# [Assignment]
Up to and including the line with "assign input_ready = ~in_v;", restate the material below word for word, beginning with its first line.

# [Provided data]
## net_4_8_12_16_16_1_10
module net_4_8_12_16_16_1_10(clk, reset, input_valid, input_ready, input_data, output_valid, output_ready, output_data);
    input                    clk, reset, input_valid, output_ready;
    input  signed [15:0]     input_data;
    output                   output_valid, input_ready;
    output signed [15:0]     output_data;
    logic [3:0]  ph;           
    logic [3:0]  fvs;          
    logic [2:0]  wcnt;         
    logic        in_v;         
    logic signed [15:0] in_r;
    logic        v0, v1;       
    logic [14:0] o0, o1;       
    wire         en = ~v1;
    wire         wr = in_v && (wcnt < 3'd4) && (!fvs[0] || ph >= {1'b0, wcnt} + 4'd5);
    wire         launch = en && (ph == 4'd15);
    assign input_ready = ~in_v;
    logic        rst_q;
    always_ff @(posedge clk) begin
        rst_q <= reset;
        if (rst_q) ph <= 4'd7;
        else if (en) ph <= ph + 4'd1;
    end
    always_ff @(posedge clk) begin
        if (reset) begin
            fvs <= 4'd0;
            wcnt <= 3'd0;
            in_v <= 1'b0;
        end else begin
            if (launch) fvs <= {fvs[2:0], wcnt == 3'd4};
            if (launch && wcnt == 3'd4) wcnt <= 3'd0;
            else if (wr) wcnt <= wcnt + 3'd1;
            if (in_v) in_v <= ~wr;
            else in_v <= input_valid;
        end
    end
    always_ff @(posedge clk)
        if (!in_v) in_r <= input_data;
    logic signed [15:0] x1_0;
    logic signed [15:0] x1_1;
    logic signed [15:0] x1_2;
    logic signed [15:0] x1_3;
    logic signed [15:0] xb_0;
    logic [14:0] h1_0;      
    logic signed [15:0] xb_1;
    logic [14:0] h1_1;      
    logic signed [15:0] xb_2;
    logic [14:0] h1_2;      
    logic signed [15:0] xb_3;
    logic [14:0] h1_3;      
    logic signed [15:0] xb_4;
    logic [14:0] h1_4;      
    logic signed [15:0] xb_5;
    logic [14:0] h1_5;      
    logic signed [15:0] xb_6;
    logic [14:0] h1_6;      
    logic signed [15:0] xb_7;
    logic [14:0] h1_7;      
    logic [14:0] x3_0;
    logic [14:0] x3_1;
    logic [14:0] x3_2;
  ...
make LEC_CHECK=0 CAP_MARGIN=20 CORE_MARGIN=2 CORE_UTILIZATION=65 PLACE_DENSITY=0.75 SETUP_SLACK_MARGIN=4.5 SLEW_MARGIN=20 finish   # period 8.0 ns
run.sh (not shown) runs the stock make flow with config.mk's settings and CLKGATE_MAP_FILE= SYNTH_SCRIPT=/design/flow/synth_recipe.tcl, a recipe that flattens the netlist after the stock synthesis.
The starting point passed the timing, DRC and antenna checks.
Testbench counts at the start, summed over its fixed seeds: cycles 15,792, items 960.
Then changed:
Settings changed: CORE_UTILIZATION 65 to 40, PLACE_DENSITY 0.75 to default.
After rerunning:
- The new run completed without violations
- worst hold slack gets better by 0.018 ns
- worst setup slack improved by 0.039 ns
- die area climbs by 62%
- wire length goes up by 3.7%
Background: an optimization exercise with open tools, aiming at small area, a short achievable clock period and few clock cycles. Do not read the settings as production practice.
At most, simulation tests tie the RTL to the original design; equivalence was not proved.
Function not checked in run 1: the RTL went through the layout flow alone.

===== design/flow/flow/run.sh =====
#!/bin/bash
# Layout flow: the standard flow, except that
#  - synthesis maps the logic with an area-oriented ABC script
#    (flow/abc_area.script) instead of ORFS's delay-oriented one;
#    everything else in synthesis (registers included) is unchanged;
#  - the port buffers are buf_1 cells.
# Each step's full output goes to its own log file in this folder.
set -euo pipefail
rm -rf scripts
mkdir scripts
cp -r "$FLOW_HOME/scripts/." scripts/
cp flow/abc_area.script scripts/abc_speed.script
bash standard.sh SCRIPTS_DIR="$PWD/scripts" synth > synth.log 2>&1
bash standard.sh "BUFFER_PORTS_ARGS=-buffer_cell sky130_fd_sc_hd__buf_1" finish > layout.log 2>&1

===== design/flow/standard.sh =====
#!/bin/bash
# synth_recipe.tcl (not shown) runs the flow's synth.tcl, then flattens the netlist and writes it again
# the make line also repeats each setting of config.mk as NAME=value (left out here)
make -C /OpenROAD-flow-scripts/flow DESIGN_CONFIG=/design/flow/config.mk WORK_HOME=/design/flow/orfs CLKGATE_MAP_FILE= SYNTH_SCRIPT=/design/flow/synth_recipe.tcl "${@:-finish}"

===== design/flow/flow/abc_area.script =====
&get -n
&st
&dch
&nf -a
&put
buffer -c
topo
stime -c
upsize -c
dnsize -c
&get -n
&st
&dch
&nf -a
&put
buffer -c
topo
stime -c
upsize -c
dnsize -c

===== design/flow/constraint.sdc =====
create_clock -name core_clock -period 300.0 [get_ports {Clk}]
set_input_delay 60.0000 -clock core_clock [delete_from_list [all_inputs] [get_ports {Clk}]]
set_output_delay 60.0000 -clock core_clock [all_outputs]
set_load 0.01 [all_outputs]

===== design/flow/config.mk =====
export PLATFORM = sky130hd
export DESIGN_NAME = HLSM34
export DESIGN_NICKNAME = HLSM34
export VERILOG_FILES = /design/flow/design.v
export SDC_FILE = /design/flow/constraint.sdc
export NUM_CORES = 8
export LEC_CHECK = 0
export CAP_MARGIN = 20
export CORE_MARGIN = 2
export CORE_UTILIZATION = 55
export SETUP_SLACK_MARGIN = 5
export SLEW_MARGIN = 20
export SYNTH_HIERARCHICAL = 1
export SYNTH_MINIMUM_KEEP_SIZE = 0
This design comes from an exercise in tuning for small area on the open sky130 flow, not from production work. Only simulation tests tie the RTL to the original design; equivalence was not proved. The flow treats the clock pin as an ideal source, which a real chip does not have. Power and IR drop assume default switching activity.

Design top, start of the top module:
module top(
    input  wire clk, reset, raw_up, raw_down, raw_left, raw_right, raw_attack,
    output wire Hsync, Vsync,
    output wire [3:0] vgaRed,
    output wire [3:0] vgaGreen,
    output wire [3:0] vgaBlue,
    output wire [14:0] lives,
    output wire [3:0] an,
    output wire [6:0] seg
);
    wire game_tick, refresh_tick, active, hs, vs;
    wire [3:0] hc;
    wire [2:0] vc;
    bs_timing t(.clk(clk), .reset(reset), .game_tick(game_tick),
                .refresh_tick(refresh_tick), .active(active), .hsync(hs),
                .hc(hc), .vc(vc), .vs(vs));
    wire up, down, left, right, attack;
    bs_debounce d1(.clk(clk), .reset(reset), .ce(refresh_tick), .raw(raw_up),     .btn(up));
    bs_debounce d2(.clk(clk), .reset(reset), .ce(refresh_tick), .raw(raw_down),   .btn(down));
    bs_debounce d3(.clk(clk), .reset(reset), .ce(refresh_tick), .raw(raw_left),   .btn(left));
    bs_debounce d4(.clk(clk), .reset(reset), .ce(refresh_tick), .raw(raw_right),  .btn(right));
    bs_debounce d5(.clk(clk), .reset(reset), .ce(refresh_tick), .raw(raw_attack), .btn(attack));
    wire [2:0] dx, dy;
    bs_pos px(.clk(clk), .reset(reset), .tick(game_tick), .inc(right), .dec(left), .dpos(dx));
    bs_pos py(.clk(clk), .reset(reset), .tick(game_tick), .inc(down),  .dec(up),   .dpos(dy));
    wire [35:0] att;
    wire [3:0] miss;
  ...
export LEC_CHECK = 0
export CAP_MARGIN = 20
export CORE_MARGIN = 2
export CORE_UTILIZATION = 75
export SLEW_MARGIN = 20
create_clock -name core_clock -period 10.0 [get_ports {clk}]
standard.sh (not shown) runs the stock make flow with config.mk's settings and CLKGATE_MAP_FILE= SYNTH_SCRIPT=/design/flow/synth_recipe.tcl, a recipe that flattens the netlist after the stock synthesis.
==> flow/flow/run.sh <==
#!/bin/bash
# Own layout flow: the standard synthesis and ORFS flow, with
#  - the combinational logic of the synthesised netlist remapped for area by
#    yosys/abc (&deepsyn, several seeds in parallel, the smallest kept); the
#    registers are untouched black boxes;
#  - synthesis buffers removed and every logic cell set to its smallest drive
#    strength (POST_SYNTH hook); timing is repaired by the standard steps;
#  - port buffers of the smallest buffer cell; tie cells shared, not one per pin;
#  - CTS without dummy loads, with small clock buffers, each then downsized
#    while the flip-flop clock-pin slews stay below 115 ps (POST_CTS hook).
set -euo pipefail
W=$(pwd)
R="$W/orfs/results/sky130hd/top/base"
# liberty without the platform's dont-use cells
python3 "$W/flow/striplib.py" "$FLOW_HOME/platforms/sky130hd/lib/sky130_fd_sc_hd__tt_025C_1v80.lib" "$W/rmp.lib" 'lpflow|probe' > "$W/log_striplib.txt" 2>&1
KNOBS=(
  "POST_SYNTH_TCL=$W/flow/post_synth.tcl"
  "POST_CTS_TCL=$W/flow/post_cts.tcl"
  "SKIP_REPAIR_TIE_FANOUT=1"
  "BUFFER_PORTS_ARGS=-buffer_cell sky130_fd_sc_hd__buf_1"
  "CTS_ARGS=-sink_clustering_enable -repair_clock_nets -dont_use_dummy_load -buf_list {sky130_fd_sc_hd__clkbuf_2 sky130_fd_sc_hd__clkbuf_4 sky130_fd_sc_hd__clkbuf_8}"
)
bash standard.sh "${KNOBS[@]}" "$R/1_2_yosys.v" > "$W/log_synth_yosys.txt" 2>&1
cp "$R/1_2_yosys.v" "$W/std_1_2_yosys.v"

mkdir -p "$W/remap"
best=""; best_area=""
for s in 1 2 3 4; do
  printf 'strash\n&get -n\n&deepsyn -T 20 -S %s\n&dch -f\n&nf -R 1000\n&put\ntopo\n' "$s" > "$W/remap/s$s.abc"
  sed -e "s|@LIB@|$W/rmp.lib|g" -e "s|@IN@|$W/std_1_2_yosys.v|" -e "s|@TOP@|$FLOW_TOP|" \
      -e "s|@SCRIPT@|$W/remap/s$s.abc|" -e "s|@STAT@|$W/remap/s$s.stat|" -e "s|@OUT@|$W/remap/s$s.v|" \
      "$W/flow/remap.ys.in" > "$W/remap/s$s.ys"
  yosys -s "$W/remap/s$s.ys" > "$W/log_remap_s$s.txt" 2>&1 &
done
wait
for s in 1 2 3 4; do
  a=$(grep -o "Chip area for module '\\\\$FLOW_TOP': [0-9.]*" "$W/remap/s$s.stat" | awk '{print $NF}' || true)
  echo "seed $s area $a" >> "$W/log_remap_pick.txt"
  if [[ -n "$a" && -s "$W/remap/s$s.v" ]]; then
    if [[ -z "$best" ]] || awk -v a="$a" -v b="$best_area" 'BEGIN{exit !(a<b)}'; then best=$s; best_area=$a; fi
  fi
done
echo "picked seed $best area $best_area" >> "$W/log_remap_pick.txt"
if [[ -n "$best" ]]; then cp "$W/remap/s$best.v" "$R/1_2_yosys.v"; fi

bash standard.sh "${KNOBS[@]}" synth > "$W/log_synth.txt" 2>&1
bash standard.sh "${KNOBS[@]}" finish > "$W/log_finish.txt" 2>&1
==> flow/flow/post_cts.tcl <==
proc my_worst_clk_slew {} {
  set w 0.0
  foreach p [get_pins -hierarchical */CLK] {
    if {[catch {get_property $p slew_max} s]} { continue }
    if {$s > $w} { set w $s }
  }
  return $w
}
proc my_downsize_clock_buffers { limit } {
  estimate_parasitics -placement
  set n 0
  foreach inst [get_cells *] {
    if {[catch {get_lib_cells -of_objects $inst} lc] || $lc == "" || $lc == "NULL"} { continue }
    set m [get_name $lc]
    if {![string match sky130_fd_sc_hd__clkbuf_* $m]} { continue }
    set area [get_property $lc area]
    foreach cand {sky130_fd_sc_hd__clkbuf_1 sky130_fd_sc_hd__clkbuf_2 sky130_fd_sc_hd__clkbuf_4} {
      set clc [lindex [get_lib_cells */$cand] 0]
      if {[get_property $clc area] >= $area} { continue }
      replace_cell $inst $clc
      estimate_parasitics -placement
      if {[my_worst_clk_slew] <= $limit} {
        incr n
        break
      }
      replace_cell $inst $lc
      estimate_parasitics -placement
    }
  }
  puts "my_downsize_clock_buffers: downsized $n, worst clock slew [my_worst_clk_slew]"
}
my_downsize_clock_buffers 0.115
detailed_placement
check_placement -verbose
estimate_parasitics -placement
Other scripts of this flow, unchanged in this note and not shown: flow/flow/post_synth.tcl, flow/flow/remap.ys.in, flow/flow/striplib.py
The starting point finished with timing, DRC and antenna clean.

# [Output for this task]
## net_4_8_12_16_16_1_10
module net_4_8_12_16_16_1_10(clk, reset, input_valid, input_ready, input_data, output_valid, output_ready, output_data);
    input                    clk, reset, input_valid, output_ready;
    input  signed [15:0]     input_data;
    output                   output_valid, input_ready;
    output signed [15:0]     output_data;
    logic [3:0]  ph;           
    logic [3:0]  fvs;          
    logic [2:0]  wcnt;         
    logic        in_v;         
    logic signed [15:0] in_r;
    logic        v0, v1;       
    logic [14:0] o0, o1;       
    wire         en = ~v1;
    wire         wr = in_v && (wcnt < 3'd4) && (!fvs[0] || ph >= {1'b0, wcnt} + 4'd5);
    wire         launch = en && (ph == 4'd15);
    assign input_ready = ~in_v;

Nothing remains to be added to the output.